A título de ilustração, vale destacar através de números, o implacável trabalho desenvolvido pela Polícia Civil do Estado do Rio de Janeiro. Somente no segundo semestre do ano de 2015, exemplificativamente, foram realizadas 2.401 representações por mandado de prisão. Trata-se do afastamento do convívio social em caráter perene de mais de dois mil e quatrocentos possíveis delinquentes de maior gravidade. Sobreleva ainda notar que, no referido semestre, foram indiciadas (imputados formalmente pela prática de infrações penais) 8.453 pessoas ligadas a atividades criminosas. Por fim, foram relatados 29.822 inquéritos policiais com êxito. São números realmente muito expressivos, que revelam uma saída eficiente para a problemática questão do controle da criminalidade. Ao revés de se privilegiar o que se vê, as folhas de uma árvore, prioriza-se o que a visão não alcança, mas que nutre todo o sistema, a raiz.
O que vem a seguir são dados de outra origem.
File: src/rtl/keypad_pkg.sv
package keypad_pkg;

  localparam int ROWS   = 4;
  localparam int COLS   = 3;
  localparam int CODE_W = 4;
  localparam int RIDX_W = $clog2(ROWS);

  typedef enum logic [1:0] {
    DB_IDLE = 2'd0,
    DB_PEND = 2'd1,
    DB_HELD = 2'd2,
    DB_REL  = 2'd3
  } db_state_t;

  typedef struct packed {
    logic              fn;
    logic [CODE_W-1:0] code;
  } key_t;

  localparam logic [CODE_W-1:0] CODE_STAR = 4'b0100;
  localparam logic [CODE_W-1:0] CODE_HASH = 4'b0001;

  // Map the driven row and the synchronized column pattern to a key.
  function automatic key_t key_decode(input logic [RIDX_W-1:0] r,
                                      input logic [COLS-1:0]   cols);
    key_t              k;
    logic [CODE_W-1:0] c;
    c = 4'd2;
    if (!cols[0])      c = 4'd0;
    else if (!cols[1]) c = 4'd1;
    k.fn   = 1'b0;
    k.code = '0;
    if (r != RIDX_W'(ROWS - 1)) begin
      k.code = CODE_W'(r) * 4'd3 + c + 4'd1;
    end else begin
      case (c)
        4'd0:    begin k.fn = 1'b1; k.code = CODE_STAR; end
        4'd1:    begin k.fn = 1'b0; k.code = 4'd0;      end
        default: begin k.fn = 1'b1; k.code = CODE_HASH; end
      endcase
    end
    return k;
  endfunction

endpackage

File: src/rtl/keypad_tick_gen.sv
module keypad_tick_gen #(
  parameter int DIV = 16
) (
  input  logic clk,
  input  logic rst_n,
  output logic tick
);
  localparam int CW = (DIV > 1) ? $clog2(DIV) : 1;
  localparam logic [CW-1:0] LAST = CW'(DIV - 1);

  logic [CW-1:0] cnt_q, cnt_d;
  logic          tick_q, tick_d;

  always_comb begin
    cnt_d  = (cnt_q == LAST) ? '0 : cnt_q + 1'b1;
    tick_d = (cnt_q == LAST);
  end

  always_ff @(posedge clk or negedge rst_n) begin
    if (!rst_n) begin
      cnt_q  <= '0;
      tick_q <= 1'b0;
    end else begin
      cnt_q  <= cnt_d;
      tick_q <= tick_d;
    end
  end

  assign tick = tick_q;

endmodule

File: src/rtl/keypad_col_sync.sv
module keypad_col_sync #(
  parameter int W = 3
) (
  input  logic         clk,
  input  logic         rst_n,
  input  logic [W-1:0] d_async,
  output logic [W-1:0] d_sync
);
  logic [W-1:0] s1_q, s2_q;

  // Resets to the idle (all high) level of the active-low lines.
  always_ff @(posedge clk or negedge rst_n) begin
    if (!rst_n) begin
      s1_q <= '1;
      s2_q <= '1;
    end else begin
      s1_q <= d_async;
      s2_q <= s1_q;
    end
  end

  assign d_sync = s2_q;

endmodule

File: src/rtl/keypad_row_scan.sv
module keypad_row_scan
  import keypad_pkg::*;
(
  input  logic              clk,
  input  logic              rst_n,
  input  logic              scan_tick,
  input  logic              freeze,
  output logic [RIDX_W-1:0] row_idx,
  output logic [ROWS-1:0]   row_n
);
  logic [RIDX_W-1:0] idx_q, idx_d;

  always_comb begin
    idx_d = idx_q;
    if (scan_tick && !freeze) begin
      idx_d = (idx_q == RIDX_W'(ROWS - 1)) ? '0 : idx_q + 1'b1;
    end
  end

  always_ff @(posedge clk or negedge rst_n) begin
    if (!rst_n) idx_q <= '0;
    else        idx_q <= idx_d;
  end

  // One-hot-low drive built from the index, one bit per row.
  for (genvar g = 0; g < ROWS; g++) begin : g_row
    assign row_n[g] = (idx_q != RIDX_W'(g));
  end

  assign row_idx = idx_q;

  a_r2_one_low: assert property (@(posedge clk) disable iff (!rst_n)
    $countones(~row_n) == 1);

  a_r2_rotate_order: assert property (@(posedge clk) disable iff (!rst_n)
    !$stable(row_n) |-> row_n == {$past(row_n[ROWS-2:0]), $past(row_n[ROWS-1])});

  a_r4_hold_frozen: assert property (@(posedge clk) disable iff (!rst_n)
    freeze |=> $stable(row_n));

endmodule

File: src/rtl/keypad_debounce.sv
module keypad_debounce
  import keypad_pkg::*;
(
  input  logic              clk,
  input  logic              rst_n,
  input  logic              samp_tick,
  input  logic [COLS-1:0]   cols,
  input  logic [RIDX_W-1:0] row_idx,
  output logic              busy,
  output logic              key_valid,
  output logic [CODE_W-1:0] key_code,
  output logic              key_func
);
  db_state_t         st_q, st_d;
  logic [COLS-1:0]   cap_q, cap_d;
  logic              vld_q, vld_d;
  key_t              key_q, key_d;
  logic              active;

  assign active = (cols != '1);

  always_comb begin
    st_d  = st_q;
    cap_d = cap_q;
    vld_d = 1'b0;
    key_d = key_q;
    if (samp_tick) begin
      case (st_q)
        DB_IDLE: begin
          if (active) begin
            st_d  = DB_PEND;
            cap_d = cols;
          end
        end
        DB_PEND: begin
          if (active && cols == cap_q) begin
            st_d  = DB_HELD;
            vld_d = 1'b1;
            key_d = key_decode(row_idx, cols);
          end else begin
            st_d = DB_IDLE;
          end
        end
        DB_HELD: begin
          if (!active) st_d = DB_REL;
        end
        default: begin
          st_d = active ? DB_HELD : DB_IDLE;
        end
      endcase
    end
  end

  always_ff @(posedge clk or negedge rst_n) begin
    if (!rst_n) begin
      st_q  <= DB_IDLE;
      cap_q <= '1;
      vld_q <= 1'b0;
      key_q <= '0;
    end else begin
      st_q  <= st_d;
      cap_q <= cap_d;
      vld_q <= vld_d;
      key_q <= key_d;
    end
  end

  assign busy      = (st_q != DB_IDLE);
  assign key_valid = vld_q;
  assign key_code  = key_q.code;
  assign key_func  = key_q.fn;

  a_r6_single_cycle: assert property (@(posedge clk) disable iff (!rst_n)
    key_valid |=> !key_valid);

  a_r5_two_samples: assert property (@(posedge clk) disable iff (!rst_n)
    key_valid |-> $past(st_q) == DB_PEND && $past(samp_tick));

  a_r6_code_hold: assert property (@(posedge clk) disable iff (!rst_n)
    !key_valid |-> $stable(key_code) && $stable(key_func));

  a_r7_no_repeat: assert property (@(posedge clk) disable iff (!rst_n)
    $past(st_q) == DB_HELD |-> !key_valid);

endmodule

File: src/rtl/keypad_scanner.sv
module keypad_scanner
  import keypad_pkg::*;
#(
  parameter int SCAN_DIV   = 2000,
  parameter int SAMPLE_DIV = 50000
) (
  input  logic              clk,
  input  logic              rst_n,
  input  logic [COLS-1:0]   col_n,
  output logic [ROWS-1:0]   row_n,
  output logic              key_valid,
  output logic [CODE_W-1:0] key_code,
  output logic              key_func
);
  logic              scan_tick, samp_tick;
  logic [COLS-1:0]   cols;
  logic [RIDX_W-1:0] row_idx;
  logic              busy, freeze;

  keypad_tick_gen #(.DIV(SCAN_DIV)) u_scan_tick (
    .clk(clk), .rst_n(rst_n), .tick(scan_tick));

  keypad_tick_gen #(.DIV(SAMPLE_DIV)) u_samp_tick (
    .clk(clk), .rst_n(rst_n), .tick(samp_tick));

  keypad_col_sync #(.W(COLS)) u_sync (
    .clk(clk), .rst_n(rst_n), .d_async(col_n), .d_sync(cols));

  assign freeze = busy || (cols != '1);

  keypad_row_scan u_rows (
    .clk(clk), .rst_n(rst_n), .scan_tick(scan_tick), .freeze(freeze),
    .row_idx(row_idx), .row_n(row_n));

  keypad_debounce u_db (
    .clk(clk), .rst_n(rst_n), .samp_tick(samp_tick), .cols(cols),
    .row_idx(row_idx), .busy(busy), .key_valid(key_valid),
    .key_code(key_code), .key_func(key_func));

endmodule

File: config.mk
export PLATFORM = sky130hd
export DESIGN_NAME = keypad_scanner
export DESIGN_NICKNAME = d
export VERILOG_FILES = /design/src/rtl/keypad_pkg.sv /design/src/rtl/keypad_tick_gen.sv /design/src/rtl/keypad_col_sync.sv /design/src/rtl/keypad_row_scan.sv /design/src/rtl/keypad_debounce.sv /design/src/rtl/keypad_scanner.sv
export SDC_FILE = /design/constraint.sdc
export NUM_CORES = 1
export LEC_CHECK = 0
export ABC_AREA = 1
export ABC_CLOCK_PERIOD_IN_PS = 2000
export CAP_MARGIN = 20
export CELL_PAD_IN_SITES_DETAIL_PLACEMENT = 0
export CELL_PAD_IN_SITES_GLOBAL_PLACEMENT = 1
export CORE_UTILIZATION = 40
export CTS_BUF_LIST = sky130_fd_sc_hd__clkbuf_4 sky130_fd_sc_hd__clkbuf_8
export DETAILED_ROUTE_END_ITERATION = 8
export PLACE_DENSITY_LB_ADDON = 0.1
export SYNTH_ARGS = -nofsm -noshare
export SYNTH_HDL_FRONTEND = slang
export SYNTH_SLANG_ARGS = --single-unit
File: constraint.sdc
create_clock -name clk -period 2 [get_ports clk]
set_clock_uncertainty 0.2 [all_clocks]
set_input_delay 0.3 -clock clk [delete_from_list [all_inputs] [get_ports clk]]
set_output_delay 0.3 -clock clk [all_outputs]
set_load 0.02 [all_outputs]
# Word level (Yosys, flattened, before mapping)
# Cells that the tools add are included.
# word_totals
register_bits,48
wordCells,61
# op_classes
n_addsub,5
multipliers,1
eq_ne,13
mux,19
reduce_logical,11
# ops
cell,count
$mux W4,5
$add A16 B1 Y16 const B,1
$eq A16 B16 Y1 const B,1
$mux W16,1
$mux W2,6
$add A11 B1 Y11 const B,1
$eq A11 B11 Y1 const B,1
$mux W11,1
$pmux W5 S2,1
$reduce_and A3 Y1,3
$ne A2 B2 Y1 const B,3
$pmux W2 S3,1
$add A4 B1 Y4 const B,1
$add A4 B4 Y4,1
$eq A2 B2 Y1 const B,2
$eq A4 B1 Y1 const B,1
$logic_not A4 Y1,1
$mul A2 B2 Y4 const B,1
$mux W1,4
$ne A2 B1 Y1 const B,2
$reduce_bool A2 Y1,2
$eq A3 B3 Y1,1
$ne A3 B3 Y1 const B,1
$add A2 B1 Y2 const B,1
other kinds (5),6

# Longest topological paths before layout
# Gate-level depths: netlist of the first run.
# logic_depth
depth_word,8
mapped_depth,12
depth_no_buf,12

# Modules after synthesis
# Synthesis of the first run repeated with hierarchy kept, for this count alone.
# hier_totals
hier_cells,315
area_unflattened_um2,2529.9
# modules_own_cells
mod,instances,cells_each,area_per_inst_um2,seq_area_each_um2
keypad_tick_gen (u_samp_tick),1,122,902.1,425.4
keypad_debounce,1,90,684.4,279.0
keypad_tick_gen (u_scan_tick),1,69,599.3,300.3
keypad_row_scan,1,23,165.2,50.0
keypad_col_sync,1,6,157.7,157.7
keypad_scanner,1,5,21.3,0.0

# Worst setup path before layout of the first run
# No wires, ideal clock.
# synth_timing
path_kind,register to register
from,register u_sync.s2_q[0] (netlist: u_sync.d_sync[0])
to,register u_db.key_q (netlist bit u_db.key_code[1])
t_arrival_ps,1846
slack_ps,-112
stages_incl_launch_ff,9
period_less_slack_ps,2112
path_cell_list,dfstp_2 > nand2_1 > inv_1 > fa_1 > inv_1 > fa_1 > nor2_1 > nand4_1 > nand2_1
# synth_between
elab_chain_cells,7
word_cells_on_any_way,11
cone_classes,add/sub (2); eq/ne (2); mux (5); reduce/logical (2)
# synth_lines
item,line_no,text
start: declaration,keypad_col_sync.sv:9,"logic [W-1:0] s1_q, s2_q;"
start signal: assignment,keypad_col_sync.sv:18,s2_q <= s1_q;
$mux W4,keypad_pkg.sv:29,if (!cols[0]) c = 4'd0;
$mux W4,keypad_debounce.sv:36,if (active && cols == cap_q) begin
$mux W4,keypad_debounce.sv:28,case (st_q)
$mux W4,keypad_debounce.sv:27,if (samp_tick) begin
$add A4 B4 Y4,keypad_pkg.sv:34,k.code = CODE_W'(r) * 4'd3 + c + 4'd1;
$add A4 B1 Y4,keypad_pkg.sv:34,
$mux W4,keypad_pkg.sv:33,if (r != RIDX_W'(ROWS - 1)) begin
end signal: assignment,keypad_debounce.sv:64,key_q <= key_d;
end: declaration,keypad_debounce.sv:17,"key_t key_q, key_d;"
# Parallel ways exist; a longest one is shown, timed or not. The select of a mux whose other input is x is not followed.
# A chain may end at the register's enable or synchronous reset.

# Worst setup path after layout of the first run
# Same ends and word-level chain as after synthesis.

==> out/metrics.yaml, run 1 <==
layout.cells.non_filler: 419
synth_warnings: 0
synthesis.nets: 325
antenna_cells: 0
slew_headroom: 0.7121
dr.pass1.iters: 4
tightest_slew_ns: 0.4295
irDropWorstVdd_v: 0.0002715
drv_cap: 0
synth_simple_gate_area_share: 0.3256
layout_setup_ws_ns: -0.1496
area_growth_pct: 17.02
dieArea_sq_um: 6663
fin_nets: 359
pre_cts_ws_ns: -0.1852
routedWlPerCell_um: 11.45
required_ns: 2.04
worstRegToRegCells: 8
clk_latency_ns: 0.30
cp-end-kind: "flop"
antenna_found_initial: 0
drt_wl_total_mm: 4.797
netlist.top_cell.by_area: "dfrtp_1"
synthAdderAreaFrac: 0.06019
finalMaxSlewViolations: 0
cp-start-kind: "flop"
status: "complete, but fails checks"
syn_inst: 309
critPathKind: "flop to flop"
syn_avg_cell_area_sq_um: 8.208
post_route_cells_drive_above_1_share: 0.1657
yosys-top-cells-count: "nand2_1, nor2_1, inv_1, dfrtp_1, nand3_1"
critPathArrivalTime_ns: 2.19
hold_depth: 0
fmax_mhz: 465.2
yosys.cell_count.top_type: "nand2_1"
violations: "setup timing"
grt_pass1_wl_mm: 8.280
row_count: 28
cts_tree: "built"
coreArea_sq_um: 6026
hold_slack_ns: 0.1687
die_y_um: 81.63
synth_edf_count: 0
synth_top_family_by_area: "simple AND/OR/NAND/NOR gates"
finalHoldViolations: 0
floorplan.initialDensity: 0.4209
dp_hpwl_mm: 3.639
hp-class: "flop to flop"
fin_crit_ns: 2.150
finalPower_w: 0.001668
track_usage: 0.1656
synthMuxAreaShare: 0
drc_errors: 0
htreeDepth: 2
via_per_inst: 4.647
dp.cells: 409
drtIter0Drc: 77
grt_max_degree: 49
synth_compound_area_frac: 0.02861
rsz0062_at_grt: "true"
synth-xor-area-share: 0.03453
cts_made_buffers: 5
ys_seq_elements: 48
cts-root-buf: "clkbuf_8"
synthArstFlopShare: 1.000
io_pins: 15
grt_pass1_vias: 1888
overflow: 0
yosysTopAreaCellShare: 0.3848
io_buffers: 14
clock_sinks: 48
power_density_nw_per_um2: 562.1
clk_path_buf_depth: 2
setup_violations: 3
synthFlopType: "dfrtp_1"
worst-path-max-fanout: 4
synth_area_leaders: "dfrtp_1, nand2_1, dfstp_2"
vias: 1947
leakage_nw: 1.477
ys_seq_area_frac: 0.4780
place_congestion: 0.8047
mappedNetlistArea_sq_um: 2536
final_antenna_net_count: 0
die_w_um: 81.63
synth_cell_types: 26
post-route-period-util: 1.075
cts.clk_slew.worst_paths_ns: 0.09
==> layout make-up <==
type                            instances  area, sq um
Clock inverter                          1        7.507
Clock buffer                            7        90.09
Timing Repair Buffer                   28        240.2
Multi-Input combinational cell        212         1144
Fill cell                             591         3058
Inverter                               48        180.2
Sequential cell                        48         1212
Tap cell                               75        93.84
==> what timing repair did <==
action,4_1_cts,5_1_grt
hold buffers,1,0
resized for setup,6,6
setup buffers,1,0
endpoints found under the hold margin,39,0
endpoints found under the setup margin,7,7
pin swaps,2,0
==> cell usage in the layout (no fill, tap or decap), types with 2 or more instances in the layout <==
| cell type | Yosys | routed |
|---|---|---|
| nand2_2 | 2 | 3 |
| nor2_2 | 2 | 2 |
| nor3_2 | 3 | 3 |
| nor3_4 | 2 | 2 |
| o21ai_0 | 7 | 7 |
| dfstp_2 | 9 | 9 |
| nand3_2 | 3 | 3 |
| ha_1 | 9 | 9 |
| a21oi_1 | 6 | 6 |
| inv_2 | 4 | 6 |
| clkbuf_2 | 0 | 3 |
| nand3_1 | 23 | 23 |
| nand4_1 | 14 | 14 |
| nor2_1 | 52 | 52 |
| xor2_1 | 9 | 9 |
| inv_1 | 44 | 42 |
| buf_4 | 0 | 12 |
| dfrtp_1 | 39 | 39 |
| nand2_1 | 71 | 70 |
| clkbuf_8 | 0 | 6 |
| clkdlybuf4s50_1 | 0 | 9 |
==> metal layers <==
layer	wire length, um	track usage
met1	2289	0.2024
met2	2349	0.2875
met3	115	0.03778
met4	42	0.05439
met5	0	0
==> critical path, cell delays in order, from the launching register on <==
cell and delay (ns):
dfstp_2 0.58, nand2_2 0.06, inv_2 0.06, fa_1 0.43
inv_1 0.09, fa_2 0.42, nor2_1 0.10, nand4_1 0.08
nand2_1 0.07
==> report_power, final <==
part	internal, W	leakage [nW]	switching (W)	total [W]
combinational	0.0000277	0.819	0.0000368	0.0000645
sequential	0.000981	0.610	0.00000576	0.000987
clock	0.000295	0.0479	0.000322	0.000617
total	0.00130	1.48	0.000364	0.00167
==> stage by stage <==
stage	instance area [sq um]	util	TNS (ns)
final	2968	0.4925	-0.3166
after global routing	2968	0.4925	-0.6741
after global placement	2868	0.4759	-0.2998
after floorplan	2541	-	-0.1107
after detailed placement	2868	0.4759	-0.3821
after CTS	2979	0.4944	-0.3374
==> worst paths after layout <==
check,startpoint,endpoint,slack [ns]
worst max register to register,u_sync.d_sync[0]$_DFF_PN1_,u_db.key_code[1]$_DFFE_PN0P_,-0.15
worst min-delay path,u_sync.s1_q[0]$_DFF_PN1_,u_sync.d_sync[0]$_DFF_PN1_,0.17
max in group asynchronous,rst_n,u_sync.d_sync[1]$_DFF_PN1_,1.02
worst min register to register,u_sync.s1_q[0]$_DFF_PN1_,u_sync.d_sync[0]$_DFF_PN1_,0.17
min in group asynchronous,rst_n,u_samp_tick.cnt_q[10]$_DFF_PN0_,0.31
worst max-delay path,u_sync.d_sync[0]$_DFF_PN1_,u_db.key_code[1]$_DFFE_PN0P_,-0.15
==> cell families after synthesis <==
logic type,count (synthesis)
and+or+nand+nor,177
buffers and inverters,49
DFF,48
AOI/OAI and AO/OA,14
adders and majority gates,11
xor gates and xnor gates,10
==> registers in the layout (all words and copies together) (netlist names) <==
| register | count |
|---|---|
| u_scan_tick.cnt_q | 11 |
| u_db.key_valid | 1 |
| u_db.cap_q | 3 |
| u_db.key_func | 1 |
| u_sync.d_sync | 3 |
| u_scan_tick.tick | 1 |
| u_samp_tick.tick | 1 |
| u_samp_tick.cnt_q | 16 |
| u_rows.row_idx | 2 |
| u_db.key_code | 4 |
| u_sync.s1_q | 3 |
| u_db.st_q | 2 |
No activity file was read; power rests on OpenSTA's default activity.
==> inputs of run 2 (changes only) <==
- SYNTH_HIERARCHICAL: unset -> 1
==> out/metrics.yaml, run 2 <==
tns_ns: 0  # +0.3166 ns
regMostFlops: "u_samp_tick/cnt_q"
nFillCells: 591  # unchanged
finalPower_w: 0.001623  # -2.7%
largest_reg_flops: 16  # unchanged
fmax_mhz: 500.4  # +7.6%
grt_max_degree: 30  # -39%
synth_warnings: 6  # +6
finalHoldViolations: 0  # unchanged
pwr-share-comb: 0.037  # -0.002
ys_seq_elements: 48  # unchanged
clock_sinks: 48  # unchanged
hp-class: "flop to flop"
critPathArrivalTime_ns: 2.01  # -0.18 ns
track_usage: 0.1540  # -0.01168
die_y_um: 81.53  # -0.12%
slew_headroom: 0.6946  # -0.01751
post-route-period-util: 0.9992  # -0.07561
floorplan.initialDensity: 0.4199  # -0.001038
netlist.top_cell.by_area: "dfrtp_1"
clkPwrFrac: 0.356  # -0.014
cts.clk_slew.worst_paths_ns: 0.10  # about the same
clk_latency_ns: 0.30  # about the same
cts_made_buffers: 5  # unchanged
critPathKind: "flop to flop"
layout_common_cells: "nand2_1, nor2_1, inv_1"
status: "finished, final reports clean"
rsz0062_at_grt: "true"
cts-root-buf: "clkbuf_8"
synthesis.nets: 331  # +1.8%
ys_seq_area_frac: 0.4792  # +0.001182
synth_edf_count: 0  # unchanged
die_w_um: 81.53  # -0.12%
dieArea_sq_um: 6647  # -0.23%
layout_commonest_cell: "nand2_1"
crit_buf_inv: 2  # unchanged
irDropWorstVdd_v: 0.0002431  # -10%
seqPwrFrac: 0.607  # +0.015
dpl-instance-area_sq_um: 2819  # -1.7%
dr.pass1.iters: 4  # unchanged
vias: 1872  # -3.9%
syn_inst: 315  # +1.9%
yosys.cell_count.top_type: "nand2_1"
p_int_w: 0.001246  # -4.4%
synth_cell_types: 25  # -3.8%
synthFlopType: "dfrtp_1"
post_route_cells_drive_above_1_share: 0.1503  # -0.01541
antenna_found_initial: 0  # unchanged
drt_wl_total_mm: 4.517  # -5.8%
yosys-top-cells-count: "nand2_1, nor2_1, inv_1, dfrtp_1, nand3_1"
r2r_slack_ns: 0.002  # +0.15 ns
cp_cell_sequence: "nand2_2 > inv_2 > fa_1 > ha_1 > nand2_1 > inv_2 > o21ai_2 > a21oi_1 > nand2_1 > nand2_1"
grt_pass1_wl_mm: 7.645  # -7.7%
area_growth_pct: 15.88
synthArstFlopShare: 1.000  # unchanged
tightest_slew_ns: 0.4581  # +0.02860 ns
finalInstanceArea_sq_um: 2932  # -1.2%
worst-path-max-fanout: 2  # -2
leakage_nw: 1.530  # +3.6%
antenna_cells: 0  # unchanged
drc_errors: 0  # unchanged
power_density_nw_per_um2: 553.8  # -1.5%
mappedNetlistArea_sq_um: 2530  # -0.25%
row_count: 28  # unchanged
clk_path_buf_depth: 2  # unchanged
required_ns: 2.01  # -0.03 ns
cp-start-kind: "flop"
cpMaxStageDelayCell: "dfstp_2"
htreeDepth: 2  # unchanged
critPathMaxStageDelay_ns: 0.54  # -0.04 ns
finalMaxSlewViolations: 0  # unchanged
place_congestion: 0.7432  # -7.6%
cts_tree: "built"
final_antenna_net_count: 0  # unchanged
grt_pass1_vias: 1684  # -11%
hold_slack_ns: 0.1600  # -0.008730 ns
yosysTopAreaCellShare: 0.3858  # +0.0009515
overflow: 0  # unchanged
cp-end-kind: "flop"
routedWlPerCell_um: 10.73  # -6.3%
drv_cap: 0  # unchanged
switching_share: 0.2325  # +0.01418
power_switching_w: 0.0003774  # +3.6%
via_per_inst: 4.447  # -4.3%
drtIter0Drc: 90  # +17%
final_util: 0.4865  # -0.006022
coreArea_sq_um: 6026  # unchanged
setup_violations: 0  # -3
io_pins: 15  # unchanged
io_buffers: 14  # unchanged
syn_avg_cell_area_sq_um: 8.032  # -2.1%
fin_nets: 361  # +0.56%
dp_hpwl_mm: 3.382  # -7.1%
synth_area_leaders: "dfrtp_1, nand2_1, dfstp_2"
crit_path_frequent_cell: "nand2_1"
fin_crit_ns: 1.998  # -0.1512 ns
crit_family: "adder cells"
## run 2: layer usage
layer / track usage / up-vias / wire length (um)
li1: - / 1015 / -
met3: 0.03000 / 6 / 117
met1: 0.2043 / 828 / 2270
met5: 0 / - / 0
met4: 0.05714 / 0 / 52
met2: 0.2475 / 23 / 2076
## run 2: layout make-up
cell class	count	area, sq um	share of cell area
clock inverter	3	18.77	0.006402
clock buffer	5	68.82	0.02347
tap	75	93.84	0.03201
sequential	48	1214	0.4140
timing repair buffer	23	212.7	0.07256
multi-input combinational	214	1122	0.3828
inverter	53	201.4	0.06872
## run 2: power groups by stage
stage                     registers [W]  clock network [W]   logic, W
after floorplan                 0.00100                  0  0.0000192
after global placement          0.00100                  0  0.0000616
after detailed placement        0.00100                  0  0.0000616
after CTS                      0.000985           0.000609  0.0000633
after global routing           0.000986           0.000650  0.0000701
final                          0.000985           0.000578  0.0000602
## run 2: kinds of logic after synthesis
logic type / count (synthesis) / synth area share
buffers and inverters: 53 / 0.07962
DFF: 48 / 0.4792
adders and majority gates: 11 / 0.05737
AOI/OAI and AO/OA: 15 / 0.03017
xor gates and xnor gates: 11 / 0.03808
and+or+nand+nor: 177 / 0.3155
## run 2: worst reg2reg max path: stages (launching register included)
cell,delay [ns]
dfstp_2,0.54
nand2_2,0.06
inv_2,0.05
fa_1,0.38
ha_1,0.29
nand2_1,0.08
inv_2,0.04
o21ai_2,0.09
a21oi_1,0.07
nand2_1,0.06
nand2_1,0.05
## run 2: repair_timing
action,in CTS,in global routing
resized for setup,5,2
pin swaps,1,1
endpoints found under the hold margin,14,0
buffers inserted,1,1
hold buffers,1,0
endpoints found under the setup margin,5,2
## run 2: stage by stage
stage | instances | setup WS (ns)
floorplan | 315 | -0.03593
global placement | 410 | -0.02472
detailed placement | 410 | -0.05405
CTS | 420 | -0.03414
global route | 421 | -0.1435
finish | 421 | 0.001591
Em linhas de conclusão fiquemos com as sábias palavras proferidas no dia 19/6/2015 pela Exma. Sra. Secretária Nacional de Segurança Pública, Dra. Regina Miki, no Encontro Nacional de Presidentes e Representantes de Entidades de Classe de Delegados de Polícia, em Natal/RN. In verbis: “Enquanto Secretária Nacional estarei à disposição da Polícia Judiciária. Defenderei essa Polícia porque não vejo outra alternativa para a quebra da impunidade se não com o fortalecimento da Polícia Judiciária na investigação.”